Task goal:
Your answer must be the full listing, reproduced word for word.
[Data for analysis — start]
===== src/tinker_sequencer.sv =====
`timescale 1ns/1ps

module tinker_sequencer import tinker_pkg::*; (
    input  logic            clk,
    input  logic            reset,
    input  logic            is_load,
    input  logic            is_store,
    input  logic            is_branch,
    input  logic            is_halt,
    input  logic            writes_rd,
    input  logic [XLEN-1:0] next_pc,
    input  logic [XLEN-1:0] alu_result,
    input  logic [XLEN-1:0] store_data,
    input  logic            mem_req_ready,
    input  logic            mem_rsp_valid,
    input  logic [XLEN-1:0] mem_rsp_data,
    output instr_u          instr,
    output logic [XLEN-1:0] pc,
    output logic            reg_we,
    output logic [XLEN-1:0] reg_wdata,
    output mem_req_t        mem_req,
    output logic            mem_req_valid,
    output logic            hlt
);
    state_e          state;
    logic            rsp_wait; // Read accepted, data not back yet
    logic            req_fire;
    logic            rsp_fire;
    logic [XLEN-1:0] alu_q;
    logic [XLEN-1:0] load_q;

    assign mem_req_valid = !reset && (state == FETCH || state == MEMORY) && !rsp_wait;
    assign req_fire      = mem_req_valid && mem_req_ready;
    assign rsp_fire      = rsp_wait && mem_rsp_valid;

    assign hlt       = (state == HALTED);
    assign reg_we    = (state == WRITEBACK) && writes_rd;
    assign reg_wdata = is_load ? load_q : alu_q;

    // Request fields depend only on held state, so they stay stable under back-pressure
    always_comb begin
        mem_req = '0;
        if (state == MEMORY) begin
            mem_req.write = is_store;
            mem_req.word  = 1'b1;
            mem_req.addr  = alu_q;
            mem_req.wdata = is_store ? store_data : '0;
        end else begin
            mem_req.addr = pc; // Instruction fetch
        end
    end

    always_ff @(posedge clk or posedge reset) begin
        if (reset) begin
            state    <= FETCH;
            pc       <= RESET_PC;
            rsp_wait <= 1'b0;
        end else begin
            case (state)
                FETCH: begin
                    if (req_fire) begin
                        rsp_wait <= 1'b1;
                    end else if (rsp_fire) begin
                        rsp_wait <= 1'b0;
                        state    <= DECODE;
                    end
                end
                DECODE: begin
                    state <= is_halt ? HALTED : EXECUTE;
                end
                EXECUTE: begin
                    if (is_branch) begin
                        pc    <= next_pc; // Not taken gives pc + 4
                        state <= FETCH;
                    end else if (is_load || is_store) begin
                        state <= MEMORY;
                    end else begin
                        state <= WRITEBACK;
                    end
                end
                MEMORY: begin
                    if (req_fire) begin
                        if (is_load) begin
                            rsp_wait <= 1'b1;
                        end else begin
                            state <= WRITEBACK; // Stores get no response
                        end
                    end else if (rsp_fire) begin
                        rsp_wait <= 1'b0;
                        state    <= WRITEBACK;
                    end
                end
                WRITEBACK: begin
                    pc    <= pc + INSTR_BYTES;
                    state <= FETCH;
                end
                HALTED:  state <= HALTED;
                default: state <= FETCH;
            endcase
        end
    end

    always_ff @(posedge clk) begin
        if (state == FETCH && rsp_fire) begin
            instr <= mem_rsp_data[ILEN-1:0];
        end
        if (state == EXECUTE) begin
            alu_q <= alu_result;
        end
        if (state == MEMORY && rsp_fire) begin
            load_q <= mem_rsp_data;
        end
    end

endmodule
[Data for analysis — finish]
Output for this task:
===== src/tinker_sequencer.sv =====
`timescale 1ns/1ps

module tinker_sequencer import tinker_pkg::*; (
    input  logic            clk,
    input  logic            reset,
    input  logic            is_load,
    input  logic            is_store,
    input  logic            is_branch,
    input  logic            is_halt,
    input  logic            writes_rd,
    input  logic [XLEN-1:0] next_pc,
    input  logic [XLEN-1:0] alu_result,
    input  logic [XLEN-1:0] store_data,
    input  logic            mem_req_ready,
    input  logic            mem_rsp_valid,
    input  logic [XLEN-1:0] mem_rsp_data,
    output instr_u          instr,
    output logic [XLEN-1:0] pc,
    output logic            reg_we,
    output logic [XLEN-1:0] reg_wdata,
    output mem_req_t        mem_req,
    output logic            mem_req_valid,
    output logic            hlt
);
    state_e          state;
    logic            rsp_wait; // Read accepted, data not back yet
    logic            req_fire;
    logic            rsp_fire;
    logic [XLEN-1:0] alu_q;
    logic [XLEN-1:0] load_q;

    assign mem_req_valid = !reset && (state == FETCH || state == MEMORY) && !rsp_wait;
    assign req_fire      = mem_req_valid && mem_req_ready;
    assign rsp_fire      = rsp_wait && mem_rsp_valid;

    assign hlt       = (state == HALTED);
    assign reg_we    = (state == WRITEBACK) && writes_rd;
    assign reg_wdata = is_load ? load_q : alu_q;

    // Request fields depend only on held state, so they stay stable under back-pressure
    always_comb begin
        mem_req = '0;
        if (state == MEMORY) begin
            mem_req.write = is_store;
            mem_req.word  = 1'b1;
            mem_req.addr  = alu_q;
            mem_req.wdata = is_store ? store_data : '0;
        end else begin
            mem_req.addr = pc; // Instruction fetch
        end
    end

    always_ff @(posedge clk or posedge reset) begin
        if (reset) begin
            state    <= FETCH;
            pc       <= RESET_PC;
            rsp_wait <= 1'b0;
        end else begin
            case (state)
                FETCH: begin
                    if (req_fire) begin
                        rsp_wait <= 1'b1;
                    end else if (rsp_fire) begin
                        rsp_wait <= 1'b0;
                        state    <= DECODE;
                    end
                end
                DECODE: begin
                    state <= is_halt ? HALTED : EXECUTE;
                end
                EXECUTE: begin
                    if (is_branch) begin
                        pc    <= next_pc; // Not taken gives pc + 4
                        state <= FETCH;
                    end else if (is_load || is_store) begin
                        state <= MEMORY;
                    end else begin
                        state <= WRITEBACK;
                    end
                end
                MEMORY: begin
                    if (req_fire) begin
                        if (is_load) begin
                            rsp_wait <= 1'b1;
                        end else begin
                            state <= WRITEBACK; // Stores get no response
                        end
                    end else if (rsp_fire) begin
                        rsp_wait <= 1'b0;
                        state    <= WRITEBACK;
                    end
                end
                WRITEBACK: begin
                    pc    <= pc + INSTR_BYTES;
                    state <= FETCH;
                end
                HALTED:  state <= HALTED;
                default: state <= FETCH;
            endcase
        end
    end

    always_ff @(posedge clk) begin
        if (state == FETCH && rsp_fire) begin
            instr <= mem_rsp_data[ILEN-1:0];
        end
        if (state == EXECUTE) begin
            alu_q <= alu_result;
        end
        if (state == MEMORY && rsp_fire) begin
            load_q <= mem_rsp_data;
        end
    end

endmodule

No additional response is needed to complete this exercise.